The thermodynamic stable Si3N4 that can be created with standard thin film manufacturing procedures has a trigonal (α-Si3N4) or hexagonal (β-Si3N4) structure. Films are usually (unless grown epitaxially) an amorphous arrangement of tiny crystal grains of different sizes. The size and arrangement of the grains depend on the deposition and growth conditions. Si3N4 has a high melting point of 1900°C and it is chemically inert to most substances. Similarly to other ceramic compounds it has a very high hardness (8.5 on Mohs scale) and is an efficient migration barrier even to hydrogen.
Also, with its very low thermal coefficient, it does not develop stress when the device on which it has been fabricated is exposed to a wide range of temperatures. This also makes silicon nitride a good candidate for the manufacturing of thin membranes and even MEMS.
Silicon nitride is not only a very tough ceramic material but also an electrical insulator that plays a key role in microelectronics. It is often used as a gate in transistors and in other electronic components as well. If the manufactured film is dense and has no pinholes, it is also impermeable even to hydrogen.
Si3N4 is often used in combination with SiO2 because they act as an barrier to the etching agents that attack their counterpart, making patterning by chemical solutions relatively easy.
These AFM scratch tests were performed on ECR plasma sputtered films. Besides diamond, Si3N4 films are the hardest.
Optical properties of a thin film Si3N4 thin film deposited by a ECR plasma coating tool. Full transparency due to a full stoichiometric film free of hydrogen or an imbalance in the Si to N ratio.
The film characteristics and properties can wildly vary depending on the method used. Most popular methods are commented here shortly.

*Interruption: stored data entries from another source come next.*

From an optimization exercise on the open Yosys and OpenROAD flow, aimed at small area; shortcuts taken in it are not production practice. No activity file was given, so power comes from the tool's default toggle rates.

Setup of lane 2:
// obsidian_decode_stage
module obsidian_decode_stage (
   input  logic         clk,
   input  logic         rst,
   input  logic [63:0]  IF_ID,
   input  logic         flush,
   input  logic         wb_en,
   input  logic [4:0]   wb_addr,
   input  logic [31:0]  wb_data,
   output logic [139:0] ID_EX,
   output logic         stall
);
   localparam logic [5:0] OP_LOAD = 6'h23;
   logic [31:0] r_regs [1:31];
   logic [31:1] r_vld;
   logic        r_p_en;
   logic [4:0]  r_p_addr;
   logic [31:0] r_p_data;
   logic        r_v;
   logic [31:0] r_pc;
   logic [15:0] r_imm;
   logic [5:0]  r_op;
   logic [4:0]  r_rd;
   logic [1:0]  r_rs1_lo;    
   logic [7:0]  r_rs1_hi;    
   logic [7:0]  r_rs2_hi;    
   logic [5:0]  w_opcode;
   logic [4:0]  w_rd;
   logic [4:0]  w_rs1;
   logic [4:0]  w_rs2;
   logic [4:0]  w_ex_rs2;
   logic [31:0] w_a;
   logic [31:0] w_b;
   logic [15:0] w_imm_g;
   function automatic logic [3:0] dec2(input logic [1:0] a);
      dec2 = {a[1] & a[0], a[1] & ~a[0], ~a[1] & a[0], ~a[1] & ~a[0]};
   endfunction
   function automatic logic [7:0] dec3(input logic [2:0] a);
      logic [3:0] l;
      l = dec2(a[1:0]);
      dec3 = {{4{a[2]}} & l, {4{~a[2]}} & l};
   endfunction
   assign w_opcode = IF_ID[31:26];
   assign w_rd     = IF_ID[25:21];
   assign w_rs1    = IF_ID[20:16];
   assign w_rs2    = IF_ID[15:11];
   assign w_ex_rs2 = r_imm[15:11];
   assign stall = !rst && r_v && (r_op == OP_LOAD) && (r_rd != 5'd0) &&
                  ((r_rd == w_rs1) || (r_rd == w_rs2));
   always_ff @(posedge clk or posedge rst) begin
  ...
==> module obsidian_decode_stage, before the edit <==
module obsidian_decode_stage (
   input  logic         clk,
   input  logic         rst,
   input  logic [63:0]  IF_ID,
   input  logic         flush,
   input  logic         wb_en,
   input  logic [4:0]   wb_addr,
   input  logic [31:0]  wb_data,
   output logic [139:0] ID_EX,
   output logic         stall
);
   localparam logic [5:0] OP_LOAD = 6'h23;
   logic [31:0] r_regs [1:31];
   logic [31:1] r_vld;
   logic        r_p_en;
   logic [4:0]  r_p_addr;
   logic [31:0] r_p_data;
   logic        r_v;
   logic [31:0] r_pc;
   logic [15:0] r_imm;
   logic [5:0]  r_op;
   logic [4:0]  r_rd;
   logic [1:0]  r_rs1_lo;    
   logic [7:0]  r_rs1_hi;    
   logic [7:0]  r_rs2_hi;    
   logic [5:0]  w_opcode;
   logic [4:0]  w_rd;
   logic [4:0]  w_rs1;
   logic [4:0]  w_rs2;
   logic [4:0]  w_ex_rs2;
   logic [31:0] w_a;
   logic [31:0] w_b;
   logic [15:0] w_imm_g;
   function automatic logic [3:0] dec2(input logic [1:0] a);
      dec2 = {a[1] & a[0], a[1] & ~a[0], ~a[1] & a[0], ~a[1] & ~a[0]};
   endfunction
   function automatic logic [7:0] dec3(input logic [2:0] a);
      logic [3:0] l;
      l = dec2(a[1:0]);
      dec3 = {{4{a[2]}} & l, {4{~a[2]}} & l};
   endfunction
   assign w_opcode = IF_ID[31:26];
   assign w_rd     = IF_ID[25:21];
   assign w_rs1    = IF_ID[20:16];
   assign w_rs2    = IF_ID[15:11];
   assign w_ex_rs2 = r_imm[15:11];
   assign stall = !rst && r_v && (r_op == OP_LOAD) && (r_rd != 5'd0) &&
                  ((r_rd == w_rs1) || (r_rd == w_rs2));
   always_ff @(posedge clk or posedge rst) begin
      if (rst) r_p_en <= 1'b0;
      else     r_p_en <= wb_en && (wb_addr != 5'd0);
   end
   always_ff @(posedge clk) begin
      r_p_addr <= wb_addr;
      r_p_data <= wb_data;
   end
   logic [3:0]  w_pl;
   logic [7:0]  w_ph;
   logic [31:1] w_we;
   assign w_pl = dec2(r_p_addr[1:0]);
   assign w_ph = dec3(r_p_addr[4:2]) & {8{r_p_en}};
   always_comb begin
      for (int i = 1; i < 32; i++) w_we[i] = w_pl[i % 4] & w_ph[i / 4];
   end
   always_ff @(posedge clk or posedge rst) begin
      if (rst) r_vld <= '0;
      else     r_vld <= r_vld | w_we;
   end
   for (genvar i = 1; i < 32; i++) begin : g_reg
      always_ff @(posedge clk) begin
         if (w_we[i]) r_regs[i] <= r_p_data;
      end
   end
   always_ff @(posedge clk or posedge rst) begin
      if (rst) begin
         r_v      <= 1'b0;
         r_rs1_hi <= '0;
         r_rs2_hi <= '0;
      end else begin
         r_v      <= !(flush || stall);
         r_rs1_hi <= dec3(w_rs1[4:2]) & {8{!(flush || stall)}};
         r_rs2_hi <= dec3(w_rs2[4:2]) & {8{!(flush || stall)}};
      end
   end
   always_ff @(posedge clk) begin
      r_pc  <= IF_ID[63:32];
      r_imm <= IF_ID[15:0];
      r_op  <= w_opcode;
      r_rd  <= w_rd;
      r_rs1_lo <= w_rs1[1:0];
   end
   logic [32:0] w_s1;
   logic [32:0] w_s2;
   logic [9:0]  w_na [0:31];
   logic [9:0]  w_nb [0:31];
   logic [3:0]  w_s1l;
   logic [7:0]  w_s1h;
   logic [3:0]  w_s2l;
   logic [7:0]  w_s2h;
   assign w_s1l = dec2(r_rs1_lo);
   assign w_s1h = r_rs1_hi;
   assign w_s2l = dec2(w_ex_rs2[1:0]);
   assign w_s2h = r_rs2_hi;
   always_comb begin
      w_s1 = '0;
      w_s2 = '0;
      for (int i = 1; i < 32; i++) begin
         w_s1[i] = w_s1l[i % 4] & w_s1h[i / 4] & r_vld[i];
         w_s2[i] = w_s2l[i % 4] & w_s2h[i / 4] & r_vld[i];
      end
   end
   for (genvar b = 0; b < 32; b++) begin : g_bit
      logic [31:1] w_d;
      for (genvar i = 1; i < 32; i++) begin : g_d
         assign w_d[i] = r_regs[i][b];
      end
      for (genvar k = 0; k < 10; k++) begin : g_k
         obsidian_aoi222 u_a (
            .a0(w_s1[3*k+1]), .b0(w_d[3*k+1]), .a1(w_s1[3*k+2]), .b1(w_d[3*k+2]),
            .a2(w_s1[3*k+3]), .b2(w_d[3*k+3]), .y(w_na[b][k]));
         obsidian_aoi222 u_b (
            .a0(w_s2[3*k+1]), .b0(w_d[3*k+1]), .a1(w_s2[3*k+2]), .b1(w_d[3*k+2]),
            .a2(w_s2[3*k+3]), .b2(w_d[3*k+3]), .y(w_nb[b][k]));
      end
      assign w_a[b] = ~&w_na[b] | (w_s1[31] & w_d[31]);
      assign w_b[b] = ~&w_nb[b] | (w_s2[31] & w_d[31]);
   end
   assign w_imm_g = {16{r_v}} & r_imm;
   assign ID_EX = {{32{r_v}} & r_pc, w_a, w_b, {16{w_imm_g[15]}}, w_imm_g,
                   {6{r_v}} & r_op, {5{r_v}} & r_rd, r_v};
endmodule
Settings: LEC_CHECK=0, CAP_MARGIN=20, CORE_MARGIN=2, CORE_UTILIZATION=60, SETUP_SLACK_MARGIN=0.2, SLEW_MARGIN=20, SYNTH_HIERARCHICAL=1, SYNTH_MINIMUM_KEEP_SIZE=0; clock period 5.0 ns.
standard.sh (not shown) runs the stock make flow with config.mk's settings and CLKGATE_MAP_FILE= SYNTH_SCRIPT=/design/flow/synth_recipe.tcl, a recipe that flattens the netlist after the stock synthesis.
==> flow/flow/run.sh <==
#!/bin/bash
# Own layout flow: the standard flow (standard.sh, unchanged synthesis), with two changes:
#  * ports are buffered with sky130_fd_sc_hd__buf_1 instead of the default port buffer cell;
#  * clock tree synthesis uses clkbuf_8 with larger sink clusters and no dummy loads.
# The full output of the flow goes to standard.log in the work folder; ORFS writes each step's
# log under orfs/logs/.
set -euo pipefail
bash standard.sh \
  'BUFFER_PORTS_ARGS=-buffer_cell sky130_fd_sc_hd__buf_1' \
  'CTS_ARGS=-sink_clustering_enable -repair_clock_nets -dont_use_dummy_load -buf_list {sky130_fd_sc_hd__clkbuf_8} -sink_clustering_size 20 -sink_clustering_max_diameter 60' \
  finish > standard.log 2>&1
Edits applied to the flow inputs when going from lane 2 to lane 4:
diff --git a/flow/design.v b/flow/design.v
--- a/flow/design.v
+++ b/flow/design.v
@@ -20,9 +20,7 @@
    logic [15:0] r_imm;
    logic [5:0]  r_op;
    logic [4:0]  r_rd;
-   logic [1:0]  r_rs1_lo;    
-   logic [7:0]  r_rs1_hi;    
-   logic [7:0]  r_rs2_hi;    
+   logic [4:0]  r_rs1;
    logic [5:0]  w_opcode;
    logic [4:0]  w_rd;
    logic [4:0]  w_rs1;
@@ -72,22 +70,15 @@
       end
    end
    always_ff @(posedge clk or posedge rst) begin
-      if (rst) begin
-         r_v      <= 1'b0;
-         r_rs1_hi <= '0;
-         r_rs2_hi <= '0;
-      end else begin
-         r_v      <= !(flush || stall);
-         r_rs1_hi <= dec3(w_rs1[4:2]) & {8{!(flush || stall)}};
-         r_rs2_hi <= dec3(w_rs2[4:2]) & {8{!(flush || stall)}};
-      end
+      if (rst) r_v <= 1'b0;
+      else     r_v <= !(flush || stall);
    end
    always_ff @(posedge clk) begin
       r_pc  <= IF_ID[63:32];
       r_imm <= IF_ID[15:0];
       r_op  <= w_opcode;
       r_rd  <= w_rd;
-      r_rs1_lo <= w_rs1[1:0];
+      r_rs1 <= w_rs1;
    end
    logic [32:0] w_s1;
    logic [32:0] w_s2;
@@ -97,10 +88,10 @@
    logic [7:0]  w_s1h;
    logic [3:0]  w_s2l;
    logic [7:0]  w_s2h;
-   assign w_s1l = dec2(r_rs1_lo);
-   assign w_s1h = r_rs1_hi;
+   assign w_s1l = dec2(r_rs1[1:0]);
+   assign w_s1h = dec3(r_rs1[4:2]) & {8{r_v}};
    assign w_s2l = dec2(w_ex_rs2[1:0]);
-   assign w_s2h = r_rs2_hi;
+   assign w_s2h = dec3(w_ex_rs2[4:2]) & {8{r_v}};
    always_comb begin
       w_s1 = '0;
       w_s2 = '0;
==> comparison <==
Lane 4 vs lane 2 on area growth from synthesis to layout: lane 4 is the lower one. The run with more setup slack is lane 2; lane 4 has less. Comparing the two runs side by side, lane 4 comes out ahead of lane 2 on final area. Placed wire-length estimate after detailed placement of lane 4 falls short of that of lane 2 by a few percent. Lane 2 has a higher power share of the clock group than lane 4. Clock period minus worst slack: higher on lane 4.
No functional check of the RTL was part of any run of this note.

[afterwards: timing with drivers on the ports]
Ports are ideal in the flow. The routed layouts listed here were re-timed in OpenROAD.
Step 1 sets driving cells, clkbuf_16 on the clock port and buf_2 on the other inputs (assumed; they add their load-dependent delay and slew).
Step 2 times the ports against the registers' clock, not the clock port: input delays grow and output delays shrink by t, the midpoint of the rising clock arrivals with the driver on.
Slacks: no drivers / after step 1 / after step 2; pairs: no drivers / after step 1.
| run | t, ns | setup WS [ns] | hold WS [ns] | worst setup path after step 2 | latest minus earliest clock arrival (ns) |
|---|---|---|---|---|---|
| lane 2 | 0.783 | 0.345 / 0.275 / 1.058 | 0.341 / 0.297 / 0.495 | register to output | 0.082 / 0.081 |
| lane 4 | 0.770 | 0.147 / 0.074 / 0.844 | 0.347 / 0.299 / 0.485 | register to output | 0.073 / 0.073 |
After both steps every run listed still meets setup and hold.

All deposition techniques described here have in common that they are performed in a deposition chamber. Yet, the differences in the atomic structure of the film and its properties can be very large. ECR plasma tools are more complex than CVD or standard magnetron sputtering tools.
In CVD, the deposition does not deliver much energy to the growing film. The result is a thin film with a lot of interstitial spaces and pinhole defects. The precursor gases silane and ammonia react on the substrate leaving a considerable amount of hydrogen trapped back in the film. This deviation from a stoichiometric silicon nitride film also renders the film partially optically opaque and messes with the electrical properties of SixNy (often non-stoichiometric). Hydrogen atoms built into the silicon nitride structure serve as charge traps and modify the etch behavior of the film for post-deposition patterning.
The hydrogen that is released within the SixNy at a post-deposition annealing step does help with the passivation properties of the thin film though. To reduce the optical absorption, which is specially visible at short wavelengths, high temperature deposition and high temperature annealing post deposition is applied. With PECVD, low temperature deposition becomes feasible but this still implies using hydrogen containing precursor gases.For this reason, we often talk about H:SixNy films.
Reactive sputter deposition techniques deliver films that are denser and are manufactured without hydrogen (nor oxygen for that matter). Sputtering is the most common technique for optical thin films but there are important differences in the specifics of the tools and the thin film characteristics. Pure magnetron reactive sputtering or ion beam assisted simple sputtering tools tend to damage the underlying substrate and the films tend to be very rough.
CVD coated films tend to grown in columns, leaving interstitial spaces and hydrogen from the precursor gases. PECVD coated SiN film roughness.
Silicon nitride films manufactured with ECR plasma sputtering are dense, stoichiometric, have no measurable hydrogen content and hence are transparent and deliver a refraction index ~2.01 close to the theoretical value from UV to IR across the visible spectrum. The ECR plasma sputtering method does not need to heat up the substrate, which is often a required specification to protect the devices. Besides, it is usually not necessary to anneal the films afterwards to improve the thin film characteristics.
In the ECR sputter plasma, a silicon target is sputtered with argon ions providing Si atoms into the coating chamber. The nitrogen gas is added through a separate line into the chamber. The gas flow and sputter power is carefully adjusted and regulated to achieve a stoichiometric film at a high growth rate. The transition between a poisoned and metallic mode target is in the case of a silicon target and reactive gaseous nitrogen less pronounced than for other reactive combinations.
The species of Si, SiN and N reach the substrate with relatively small kinetic energy of just few 10eV. This is enough to densify the growing film, knocking down columnar growth, while not enough to damage or roughen the underlying substrate. Also not enough for a significant sputtering effect on the substrate that would alter the stoichiometry and damage the structure of the growing film. On the other side, the ECR plasma delivers a considerable amount of energy in form of hot electrons to the growing film. This increases the thin film temperature and the mobility of the coalescing atoms that can move around to locate themselves in the spots with lowest energy. This creates ideal conditions for a crystalline smooth and dense thin film very early in the growth phase. If you want to see it with your own eyes, ask away for a test coating on your devices.
ECR plasma sputter coating of SiN with a ECR plasma coating tool delivers dense and smooth films from the very first nanometers.